● WORK ITEM:
The answer must be a single number: how many lines in the entries hold the string "multiCycleCpu".

+++ RECORDS FOR THIS EXERCISE +++

Source: an optimization exercise on an open RTL-to-GDS flow (aim: small area, a short achievable clock period and few clock cycles). Production flows keep margins and buffers that such runs may drop.
Function was checked by simulation only, so behaviour that the tests miss may differ from the original.
Power is estimated from default activity; no workload was simulated.

## flow/run.sh

```bash
#!/bin/bash
# synth_recipe.tcl (not shown) runs the flow's synth.tcl, then flattens the netlist and writes it again
# the make line also repeats each setting of config.mk as NAME=value (left out here)
make -C /OpenROAD-flow-scripts/flow DESIGN_CONFIG=/design/flow/config.mk WORK_HOME=/design/flow/orfs CLKGATE_MAP_FILE= SYNTH_SCRIPT=/design/flow/synth_recipe.tcl finish
```

## flow/config.mk

```make
export PLATFORM = sky130hd
export DESIGN_NAME = multiCycleCpu
export DESIGN_NICKNAME = multiCycleCpu
export VERILOG_FILES = /design/flow/design.v
export SDC_FILE = /design/flow/constraint.sdc
export NUM_CORES = 4
export LEC_CHECK = 0
export CAP_MARGIN = 20
export CORE_MARGIN = 2
export CORE_UTILIZATION = 40
export SETUP_SLACK_MARGIN = 4.6
export SLEW_MARGIN = 20
export SYNTH_HIERARCHICAL = 1
export SYNTH_MINIMUM_KEEP_SIZE = 0
```

## flow/constraint.sdc

```tcl
create_clock -name core_clock -period 8.0 [get_ports {clk}]
set_input_delay 1.6000 -clock core_clock [delete_from_list [all_inputs] [get_ports {clk}]]
set_output_delay 1.6000 -clock core_clock [all_outputs]
set_load 0.01 [all_outputs]
```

+++

● EXERCISE SOLUTION:
2